In the entries below, find the line with "sequential fraction of" and the line with "layout cells sized". Reproduce those two lines and every line between them exactly, and nothing more.

*Collection entries:*
::::

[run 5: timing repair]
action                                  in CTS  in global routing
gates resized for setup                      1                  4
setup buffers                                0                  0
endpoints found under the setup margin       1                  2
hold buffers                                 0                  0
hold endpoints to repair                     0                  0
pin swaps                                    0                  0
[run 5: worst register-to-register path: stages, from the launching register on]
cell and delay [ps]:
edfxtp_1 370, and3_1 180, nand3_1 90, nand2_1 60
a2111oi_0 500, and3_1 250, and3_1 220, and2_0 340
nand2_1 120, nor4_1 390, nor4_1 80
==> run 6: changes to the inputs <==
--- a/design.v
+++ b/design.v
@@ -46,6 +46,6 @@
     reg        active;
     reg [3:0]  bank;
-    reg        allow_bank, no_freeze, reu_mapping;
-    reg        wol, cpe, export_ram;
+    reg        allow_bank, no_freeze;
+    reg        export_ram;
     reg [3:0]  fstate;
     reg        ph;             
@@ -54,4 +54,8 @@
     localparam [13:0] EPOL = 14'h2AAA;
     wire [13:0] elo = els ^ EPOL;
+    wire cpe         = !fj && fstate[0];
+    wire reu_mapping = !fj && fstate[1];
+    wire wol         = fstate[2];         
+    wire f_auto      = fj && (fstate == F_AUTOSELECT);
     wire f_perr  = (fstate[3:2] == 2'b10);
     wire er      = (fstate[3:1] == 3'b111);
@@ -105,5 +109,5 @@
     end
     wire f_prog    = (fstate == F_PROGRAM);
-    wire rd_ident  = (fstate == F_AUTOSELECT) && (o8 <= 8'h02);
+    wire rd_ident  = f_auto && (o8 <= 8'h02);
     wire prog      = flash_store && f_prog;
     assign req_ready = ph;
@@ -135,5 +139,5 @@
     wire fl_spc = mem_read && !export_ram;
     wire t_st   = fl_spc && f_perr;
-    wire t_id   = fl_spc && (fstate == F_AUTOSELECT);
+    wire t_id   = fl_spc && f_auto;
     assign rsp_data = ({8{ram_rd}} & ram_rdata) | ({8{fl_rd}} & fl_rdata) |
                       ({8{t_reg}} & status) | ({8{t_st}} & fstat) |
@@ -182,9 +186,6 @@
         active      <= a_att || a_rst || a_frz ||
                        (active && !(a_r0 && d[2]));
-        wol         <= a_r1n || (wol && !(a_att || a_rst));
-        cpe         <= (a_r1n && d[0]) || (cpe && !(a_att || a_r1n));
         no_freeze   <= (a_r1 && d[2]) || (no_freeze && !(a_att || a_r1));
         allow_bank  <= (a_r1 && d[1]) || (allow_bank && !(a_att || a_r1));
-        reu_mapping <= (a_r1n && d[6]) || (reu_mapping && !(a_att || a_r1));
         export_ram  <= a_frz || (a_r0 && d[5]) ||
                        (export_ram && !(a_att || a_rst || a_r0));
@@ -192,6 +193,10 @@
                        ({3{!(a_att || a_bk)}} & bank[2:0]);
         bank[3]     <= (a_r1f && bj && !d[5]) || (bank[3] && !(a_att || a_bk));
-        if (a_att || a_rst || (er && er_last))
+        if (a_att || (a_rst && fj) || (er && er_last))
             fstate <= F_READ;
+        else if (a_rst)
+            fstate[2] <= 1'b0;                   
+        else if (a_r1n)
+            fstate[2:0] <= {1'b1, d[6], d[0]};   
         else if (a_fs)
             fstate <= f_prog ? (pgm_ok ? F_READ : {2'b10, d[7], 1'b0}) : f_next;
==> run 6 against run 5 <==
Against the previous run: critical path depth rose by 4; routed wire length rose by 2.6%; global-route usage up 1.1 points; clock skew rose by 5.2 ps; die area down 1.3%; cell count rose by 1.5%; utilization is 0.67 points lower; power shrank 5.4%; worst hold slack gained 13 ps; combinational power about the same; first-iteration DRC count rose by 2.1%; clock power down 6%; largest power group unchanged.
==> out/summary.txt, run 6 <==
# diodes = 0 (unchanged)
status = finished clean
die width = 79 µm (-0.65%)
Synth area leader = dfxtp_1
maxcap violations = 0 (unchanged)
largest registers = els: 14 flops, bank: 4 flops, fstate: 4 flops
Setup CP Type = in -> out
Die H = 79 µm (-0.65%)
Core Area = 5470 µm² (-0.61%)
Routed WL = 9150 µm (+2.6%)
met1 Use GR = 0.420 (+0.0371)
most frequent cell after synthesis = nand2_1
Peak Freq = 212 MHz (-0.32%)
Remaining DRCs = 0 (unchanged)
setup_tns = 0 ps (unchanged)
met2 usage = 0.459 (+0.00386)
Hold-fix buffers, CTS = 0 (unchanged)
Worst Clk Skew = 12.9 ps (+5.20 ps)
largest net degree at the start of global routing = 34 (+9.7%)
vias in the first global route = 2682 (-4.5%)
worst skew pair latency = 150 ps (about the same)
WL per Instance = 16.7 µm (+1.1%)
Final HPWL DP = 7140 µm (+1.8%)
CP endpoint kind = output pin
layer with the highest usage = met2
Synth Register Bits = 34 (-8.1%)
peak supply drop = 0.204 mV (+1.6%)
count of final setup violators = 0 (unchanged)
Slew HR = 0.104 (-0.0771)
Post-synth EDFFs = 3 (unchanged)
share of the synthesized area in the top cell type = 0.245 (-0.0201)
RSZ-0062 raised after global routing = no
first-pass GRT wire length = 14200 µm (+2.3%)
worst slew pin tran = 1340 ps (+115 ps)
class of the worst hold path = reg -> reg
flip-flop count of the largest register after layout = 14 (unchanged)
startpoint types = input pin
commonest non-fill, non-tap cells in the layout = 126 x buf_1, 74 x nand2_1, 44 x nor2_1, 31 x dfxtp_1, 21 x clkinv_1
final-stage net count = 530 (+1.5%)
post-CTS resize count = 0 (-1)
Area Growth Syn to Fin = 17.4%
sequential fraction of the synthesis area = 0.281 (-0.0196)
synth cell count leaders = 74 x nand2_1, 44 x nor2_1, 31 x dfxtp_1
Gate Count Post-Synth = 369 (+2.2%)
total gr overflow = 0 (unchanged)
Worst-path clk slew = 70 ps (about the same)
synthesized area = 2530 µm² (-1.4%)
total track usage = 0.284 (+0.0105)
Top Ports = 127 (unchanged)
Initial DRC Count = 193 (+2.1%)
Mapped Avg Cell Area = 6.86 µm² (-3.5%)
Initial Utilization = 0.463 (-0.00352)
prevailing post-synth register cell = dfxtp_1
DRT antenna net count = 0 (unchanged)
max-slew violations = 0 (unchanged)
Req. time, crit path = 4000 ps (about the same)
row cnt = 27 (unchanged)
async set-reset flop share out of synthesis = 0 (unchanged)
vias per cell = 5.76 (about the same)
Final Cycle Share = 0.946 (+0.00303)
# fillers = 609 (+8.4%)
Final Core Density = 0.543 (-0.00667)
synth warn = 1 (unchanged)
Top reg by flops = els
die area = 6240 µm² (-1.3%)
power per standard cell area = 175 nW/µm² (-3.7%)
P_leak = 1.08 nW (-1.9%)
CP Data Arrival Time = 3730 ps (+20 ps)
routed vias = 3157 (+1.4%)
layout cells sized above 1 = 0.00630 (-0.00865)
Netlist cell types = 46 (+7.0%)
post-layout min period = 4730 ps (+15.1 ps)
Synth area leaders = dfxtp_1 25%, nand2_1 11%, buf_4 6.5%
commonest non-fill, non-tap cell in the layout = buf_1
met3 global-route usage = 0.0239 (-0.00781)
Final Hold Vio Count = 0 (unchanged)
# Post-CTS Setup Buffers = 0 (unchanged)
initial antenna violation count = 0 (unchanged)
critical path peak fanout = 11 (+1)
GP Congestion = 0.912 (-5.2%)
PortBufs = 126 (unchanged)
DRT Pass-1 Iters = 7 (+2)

::::

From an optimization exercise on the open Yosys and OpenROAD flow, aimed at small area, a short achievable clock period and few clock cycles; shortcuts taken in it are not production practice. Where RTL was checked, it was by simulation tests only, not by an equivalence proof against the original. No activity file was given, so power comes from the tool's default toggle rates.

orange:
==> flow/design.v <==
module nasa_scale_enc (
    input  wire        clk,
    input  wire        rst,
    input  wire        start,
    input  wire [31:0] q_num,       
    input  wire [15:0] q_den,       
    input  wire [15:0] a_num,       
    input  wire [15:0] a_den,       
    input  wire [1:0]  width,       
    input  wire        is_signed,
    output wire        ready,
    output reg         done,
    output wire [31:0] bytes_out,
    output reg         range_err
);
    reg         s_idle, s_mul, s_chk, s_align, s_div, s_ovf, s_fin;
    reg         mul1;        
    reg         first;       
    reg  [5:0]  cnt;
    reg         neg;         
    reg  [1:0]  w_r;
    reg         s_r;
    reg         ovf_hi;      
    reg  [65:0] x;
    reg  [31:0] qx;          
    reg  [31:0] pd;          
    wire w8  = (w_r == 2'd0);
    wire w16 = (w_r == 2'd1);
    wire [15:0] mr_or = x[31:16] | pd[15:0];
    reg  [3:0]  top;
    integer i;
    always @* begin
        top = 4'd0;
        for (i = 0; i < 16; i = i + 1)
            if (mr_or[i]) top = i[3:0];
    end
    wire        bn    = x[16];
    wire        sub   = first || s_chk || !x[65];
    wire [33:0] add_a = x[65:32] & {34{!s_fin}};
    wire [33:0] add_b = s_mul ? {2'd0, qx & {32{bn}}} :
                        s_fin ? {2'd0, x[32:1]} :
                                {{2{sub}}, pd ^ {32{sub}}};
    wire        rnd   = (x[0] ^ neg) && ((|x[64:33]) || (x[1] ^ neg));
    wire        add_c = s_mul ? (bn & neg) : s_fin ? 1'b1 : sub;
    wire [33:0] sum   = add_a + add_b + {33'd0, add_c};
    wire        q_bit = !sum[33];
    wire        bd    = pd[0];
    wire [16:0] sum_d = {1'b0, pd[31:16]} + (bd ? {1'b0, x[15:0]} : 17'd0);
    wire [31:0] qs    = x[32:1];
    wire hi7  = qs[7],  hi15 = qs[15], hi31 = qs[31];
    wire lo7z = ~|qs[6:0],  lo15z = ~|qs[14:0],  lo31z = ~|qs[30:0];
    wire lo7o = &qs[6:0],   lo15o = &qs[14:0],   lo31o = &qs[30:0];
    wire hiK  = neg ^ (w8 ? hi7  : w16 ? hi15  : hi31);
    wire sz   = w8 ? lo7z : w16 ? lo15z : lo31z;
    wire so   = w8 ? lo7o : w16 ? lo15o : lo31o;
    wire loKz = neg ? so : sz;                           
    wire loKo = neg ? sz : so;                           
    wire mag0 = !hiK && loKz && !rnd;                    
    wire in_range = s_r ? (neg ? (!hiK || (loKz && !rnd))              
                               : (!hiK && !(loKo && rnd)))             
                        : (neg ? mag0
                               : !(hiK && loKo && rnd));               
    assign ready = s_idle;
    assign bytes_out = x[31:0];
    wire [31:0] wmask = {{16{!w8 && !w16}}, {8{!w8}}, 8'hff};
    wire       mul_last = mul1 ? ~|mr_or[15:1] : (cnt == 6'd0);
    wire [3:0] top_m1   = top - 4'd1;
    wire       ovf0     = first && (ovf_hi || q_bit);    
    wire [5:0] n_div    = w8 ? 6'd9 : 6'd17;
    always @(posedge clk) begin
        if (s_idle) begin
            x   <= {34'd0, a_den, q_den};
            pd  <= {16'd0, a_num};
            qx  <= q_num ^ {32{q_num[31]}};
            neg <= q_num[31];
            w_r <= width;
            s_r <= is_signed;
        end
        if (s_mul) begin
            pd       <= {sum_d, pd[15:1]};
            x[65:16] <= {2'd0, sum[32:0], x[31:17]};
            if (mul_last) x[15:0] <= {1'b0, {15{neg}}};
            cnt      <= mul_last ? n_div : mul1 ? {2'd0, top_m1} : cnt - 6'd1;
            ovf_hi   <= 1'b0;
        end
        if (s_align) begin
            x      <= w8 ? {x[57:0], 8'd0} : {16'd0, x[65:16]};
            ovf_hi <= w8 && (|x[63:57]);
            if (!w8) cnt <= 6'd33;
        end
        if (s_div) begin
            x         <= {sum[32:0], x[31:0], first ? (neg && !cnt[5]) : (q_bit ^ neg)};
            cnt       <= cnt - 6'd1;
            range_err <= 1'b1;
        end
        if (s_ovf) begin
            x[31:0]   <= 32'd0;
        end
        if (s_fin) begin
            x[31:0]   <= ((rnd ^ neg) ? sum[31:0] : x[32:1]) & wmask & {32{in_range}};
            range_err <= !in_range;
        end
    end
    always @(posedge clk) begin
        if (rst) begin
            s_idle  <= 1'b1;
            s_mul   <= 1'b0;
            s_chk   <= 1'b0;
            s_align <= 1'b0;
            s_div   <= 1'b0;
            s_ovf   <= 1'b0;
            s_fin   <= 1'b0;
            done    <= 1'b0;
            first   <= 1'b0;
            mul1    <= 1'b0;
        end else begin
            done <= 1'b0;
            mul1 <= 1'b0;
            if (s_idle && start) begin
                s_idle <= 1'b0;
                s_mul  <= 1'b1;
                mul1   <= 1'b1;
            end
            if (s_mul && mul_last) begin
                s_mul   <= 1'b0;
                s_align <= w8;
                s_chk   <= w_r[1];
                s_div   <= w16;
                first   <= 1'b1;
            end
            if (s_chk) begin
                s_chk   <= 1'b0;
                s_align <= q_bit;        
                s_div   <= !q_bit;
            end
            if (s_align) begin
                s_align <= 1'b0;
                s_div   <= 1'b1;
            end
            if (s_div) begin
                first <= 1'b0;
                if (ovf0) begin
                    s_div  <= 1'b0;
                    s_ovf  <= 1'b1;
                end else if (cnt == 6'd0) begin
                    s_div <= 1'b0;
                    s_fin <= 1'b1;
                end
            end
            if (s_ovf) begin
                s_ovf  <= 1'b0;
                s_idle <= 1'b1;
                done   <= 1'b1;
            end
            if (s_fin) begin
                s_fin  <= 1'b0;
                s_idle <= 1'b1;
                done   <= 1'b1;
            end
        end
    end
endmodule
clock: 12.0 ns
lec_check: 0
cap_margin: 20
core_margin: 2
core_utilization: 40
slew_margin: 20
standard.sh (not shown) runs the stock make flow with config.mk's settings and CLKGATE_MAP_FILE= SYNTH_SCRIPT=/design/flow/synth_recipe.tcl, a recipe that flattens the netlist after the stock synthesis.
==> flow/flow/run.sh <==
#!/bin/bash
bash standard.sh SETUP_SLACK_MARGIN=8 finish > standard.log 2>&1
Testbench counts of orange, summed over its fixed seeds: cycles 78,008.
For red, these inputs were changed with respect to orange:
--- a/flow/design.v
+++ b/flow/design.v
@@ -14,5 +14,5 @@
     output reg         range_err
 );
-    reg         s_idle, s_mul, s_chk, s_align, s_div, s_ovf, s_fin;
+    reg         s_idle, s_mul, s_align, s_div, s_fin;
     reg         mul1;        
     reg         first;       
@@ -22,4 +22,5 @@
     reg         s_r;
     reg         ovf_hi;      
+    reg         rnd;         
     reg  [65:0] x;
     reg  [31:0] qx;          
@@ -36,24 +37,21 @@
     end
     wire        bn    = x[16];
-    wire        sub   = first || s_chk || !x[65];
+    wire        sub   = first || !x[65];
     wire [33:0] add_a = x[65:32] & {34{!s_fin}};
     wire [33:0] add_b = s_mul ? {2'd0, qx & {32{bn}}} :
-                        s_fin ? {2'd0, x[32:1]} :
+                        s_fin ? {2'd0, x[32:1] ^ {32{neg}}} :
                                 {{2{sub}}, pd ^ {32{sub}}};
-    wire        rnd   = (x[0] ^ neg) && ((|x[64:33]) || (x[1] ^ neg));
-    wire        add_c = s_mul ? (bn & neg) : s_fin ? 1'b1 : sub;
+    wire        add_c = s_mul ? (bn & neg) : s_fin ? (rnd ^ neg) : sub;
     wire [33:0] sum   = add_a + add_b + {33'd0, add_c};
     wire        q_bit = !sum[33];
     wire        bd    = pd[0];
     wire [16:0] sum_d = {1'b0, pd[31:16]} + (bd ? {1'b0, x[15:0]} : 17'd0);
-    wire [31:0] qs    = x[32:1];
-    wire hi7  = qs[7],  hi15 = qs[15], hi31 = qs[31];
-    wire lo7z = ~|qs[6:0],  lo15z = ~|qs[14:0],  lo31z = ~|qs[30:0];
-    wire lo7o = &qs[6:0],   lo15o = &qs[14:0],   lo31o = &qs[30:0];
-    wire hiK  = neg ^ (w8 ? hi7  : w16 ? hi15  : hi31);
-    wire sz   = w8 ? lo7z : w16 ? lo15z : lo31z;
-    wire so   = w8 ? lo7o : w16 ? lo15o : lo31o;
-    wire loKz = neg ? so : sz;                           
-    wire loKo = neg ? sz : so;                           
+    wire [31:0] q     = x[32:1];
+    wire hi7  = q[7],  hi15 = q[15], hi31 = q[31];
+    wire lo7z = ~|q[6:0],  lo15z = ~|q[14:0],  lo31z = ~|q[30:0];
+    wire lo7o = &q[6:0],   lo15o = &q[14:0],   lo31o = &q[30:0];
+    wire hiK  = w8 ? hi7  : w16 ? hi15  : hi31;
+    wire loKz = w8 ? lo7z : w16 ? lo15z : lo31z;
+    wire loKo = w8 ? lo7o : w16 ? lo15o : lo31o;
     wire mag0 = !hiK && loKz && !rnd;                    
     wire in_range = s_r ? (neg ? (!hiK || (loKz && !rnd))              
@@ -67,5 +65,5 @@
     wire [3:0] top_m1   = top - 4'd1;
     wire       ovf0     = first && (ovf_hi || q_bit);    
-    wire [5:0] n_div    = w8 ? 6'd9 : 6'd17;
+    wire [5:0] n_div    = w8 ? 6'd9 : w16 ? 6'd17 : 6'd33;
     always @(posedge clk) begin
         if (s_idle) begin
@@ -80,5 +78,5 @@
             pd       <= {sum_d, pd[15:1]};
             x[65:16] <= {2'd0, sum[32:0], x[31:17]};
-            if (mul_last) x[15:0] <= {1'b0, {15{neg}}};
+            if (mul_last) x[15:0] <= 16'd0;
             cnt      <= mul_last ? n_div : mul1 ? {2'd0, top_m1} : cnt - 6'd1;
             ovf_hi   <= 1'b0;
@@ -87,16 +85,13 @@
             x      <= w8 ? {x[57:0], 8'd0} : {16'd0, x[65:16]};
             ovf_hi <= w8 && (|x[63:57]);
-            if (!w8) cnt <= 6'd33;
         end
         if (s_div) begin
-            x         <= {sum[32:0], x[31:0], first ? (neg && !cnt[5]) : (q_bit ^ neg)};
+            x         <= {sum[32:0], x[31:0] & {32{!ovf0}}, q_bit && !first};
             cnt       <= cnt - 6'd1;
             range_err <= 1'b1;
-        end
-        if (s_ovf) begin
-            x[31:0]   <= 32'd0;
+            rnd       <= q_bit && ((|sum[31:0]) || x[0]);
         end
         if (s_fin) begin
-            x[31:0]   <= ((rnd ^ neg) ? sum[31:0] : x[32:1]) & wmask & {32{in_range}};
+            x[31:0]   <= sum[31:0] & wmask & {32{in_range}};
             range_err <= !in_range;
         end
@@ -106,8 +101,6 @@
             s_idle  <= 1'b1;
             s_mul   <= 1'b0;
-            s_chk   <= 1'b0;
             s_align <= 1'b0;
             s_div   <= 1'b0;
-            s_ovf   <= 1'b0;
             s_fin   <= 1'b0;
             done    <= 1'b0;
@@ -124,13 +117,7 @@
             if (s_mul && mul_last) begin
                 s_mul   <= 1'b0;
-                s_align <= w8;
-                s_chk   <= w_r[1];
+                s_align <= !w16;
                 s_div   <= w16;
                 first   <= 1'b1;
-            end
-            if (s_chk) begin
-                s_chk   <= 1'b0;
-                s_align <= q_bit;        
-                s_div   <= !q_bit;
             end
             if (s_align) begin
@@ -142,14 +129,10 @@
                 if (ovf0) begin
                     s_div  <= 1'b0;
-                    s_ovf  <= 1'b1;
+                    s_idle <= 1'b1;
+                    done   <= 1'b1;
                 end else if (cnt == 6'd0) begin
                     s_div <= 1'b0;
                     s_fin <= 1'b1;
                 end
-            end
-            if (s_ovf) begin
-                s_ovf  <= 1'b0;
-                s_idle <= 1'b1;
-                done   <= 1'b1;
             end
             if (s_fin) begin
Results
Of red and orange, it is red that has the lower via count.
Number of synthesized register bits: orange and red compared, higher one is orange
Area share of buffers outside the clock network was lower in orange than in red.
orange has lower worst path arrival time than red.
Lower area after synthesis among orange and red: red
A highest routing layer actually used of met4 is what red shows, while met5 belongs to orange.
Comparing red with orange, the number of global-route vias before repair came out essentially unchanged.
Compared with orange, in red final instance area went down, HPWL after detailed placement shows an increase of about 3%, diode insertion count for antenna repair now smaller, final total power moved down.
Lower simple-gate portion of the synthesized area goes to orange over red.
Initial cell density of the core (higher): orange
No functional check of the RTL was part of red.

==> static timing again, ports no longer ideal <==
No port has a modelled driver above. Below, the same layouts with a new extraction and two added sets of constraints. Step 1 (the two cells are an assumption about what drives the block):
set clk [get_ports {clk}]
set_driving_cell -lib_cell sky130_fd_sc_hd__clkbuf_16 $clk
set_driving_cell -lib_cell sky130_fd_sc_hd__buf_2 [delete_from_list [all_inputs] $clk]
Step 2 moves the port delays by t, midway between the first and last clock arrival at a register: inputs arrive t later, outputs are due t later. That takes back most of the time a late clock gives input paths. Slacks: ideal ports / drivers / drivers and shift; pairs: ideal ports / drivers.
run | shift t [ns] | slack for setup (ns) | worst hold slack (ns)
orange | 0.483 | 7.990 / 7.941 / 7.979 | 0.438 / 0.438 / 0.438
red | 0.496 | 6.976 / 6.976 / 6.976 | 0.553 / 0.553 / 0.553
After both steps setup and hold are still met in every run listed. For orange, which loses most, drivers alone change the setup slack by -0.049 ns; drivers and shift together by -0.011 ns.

::::

*Task solution:*
sequential fraction of the synthesis area = 0.281 (-0.0196)
synth cell count leaders = 74 x nand2_1, 44 x nor2_1, 31 x dfxtp_1
Gate Count Post-Synth = 369 (+2.2%)
total gr overflow = 0 (unchanged)
Worst-path clk slew = 70 ps (about the same)
synthesized area = 2530 µm² (-1.4%)
total track usage = 0.284 (+0.0105)
Top Ports = 127 (unchanged)
Initial DRC Count = 193 (+2.1%)
Mapped Avg Cell Area = 6.86 µm² (-3.5%)
Initial Utilization = 0.463 (-0.00352)
prevailing post-synth register cell = dfxtp_1
DRT antenna net count = 0 (unchanged)
max-slew violations = 0 (unchanged)
Req. time, crit path = 4000 ps (about the same)
row cnt = 27 (unchanged)
async set-reset flop share out of synthesis = 0 (unchanged)
vias per cell = 5.76 (about the same)
Final Cycle Share = 0.946 (+0.00303)
# fillers = 609 (+8.4%)
Final Core Density = 0.543 (-0.00667)
synth warn = 1 (unchanged)
Top reg by flops = els
die area = 6240 µm² (-1.3%)
power per standard cell area = 175 nW/µm² (-3.7%)
P_leak = 1.08 nW (-1.9%)
CP Data Arrival Time = 3730 ps (+20 ps)
routed vias = 3157 (+1.4%)
layout cells sized above 1 = 0.00630 (-0.00865)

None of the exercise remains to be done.